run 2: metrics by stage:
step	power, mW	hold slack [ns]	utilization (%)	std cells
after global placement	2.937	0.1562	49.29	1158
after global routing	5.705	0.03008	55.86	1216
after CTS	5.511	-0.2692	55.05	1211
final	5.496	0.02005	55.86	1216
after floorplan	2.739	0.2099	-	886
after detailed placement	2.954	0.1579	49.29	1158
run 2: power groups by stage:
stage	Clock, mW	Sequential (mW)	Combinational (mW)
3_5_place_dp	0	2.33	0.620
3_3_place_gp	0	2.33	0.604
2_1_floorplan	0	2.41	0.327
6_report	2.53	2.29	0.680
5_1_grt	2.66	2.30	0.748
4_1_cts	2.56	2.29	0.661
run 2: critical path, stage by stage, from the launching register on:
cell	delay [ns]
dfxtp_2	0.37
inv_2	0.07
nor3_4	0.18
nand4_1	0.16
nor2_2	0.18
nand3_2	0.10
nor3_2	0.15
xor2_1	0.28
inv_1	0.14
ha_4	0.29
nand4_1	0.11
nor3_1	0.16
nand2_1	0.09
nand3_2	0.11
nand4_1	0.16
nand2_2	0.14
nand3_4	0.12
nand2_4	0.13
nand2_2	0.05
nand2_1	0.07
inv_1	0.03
- - - - -
**EXERCISE OBJECTIVE**
Each line of the listing should be retyped exactly, with nothing left out.

**RESPONSE**
run 2: metrics by stage:
step	power, mW	hold slack [ns]	utilization (%)	std cells
after global placement	2.937	0.1562	49.29	1158
after global routing	5.705	0.03008	55.86	1216
after CTS	5.511	-0.2692	55.05	1211
final	5.496	0.02005	55.86	1216
after floorplan	2.739	0.2099	-	886
after detailed placement	2.954	0.1579	49.29	1158
run 2: power groups by stage:
stage	Clock, mW	Sequential (mW)	Combinational (mW)
3_5_place_dp	0	2.33	0.620
3_3_place_gp	0	2.33	0.604
2_1_floorplan	0	2.41	0.327
6_report	2.53	2.29	0.680
5_1_grt	2.66	2.30	0.748
4_1_cts	2.56	2.29	0.661
run 2: critical path, stage by stage, from the launching register on:
cell	delay [ns]
dfxtp_2	0.37
inv_2	0.07
nor3_4	0.18
nand4_1	0.16
nor2_2	0.18
nand3_2	0.10
nor3_2	0.15
xor2_1	0.28
inv_1	0.14
ha_4	0.29
nand4_1	0.11
nor3_1	0.16
nand2_1	0.09
nand3_2	0.11
nand4_1	0.16
nand2_2	0.14
nand3_4	0.12
nand2_4	0.13
nand2_2	0.05
nand2_1	0.07
inv_1	0.03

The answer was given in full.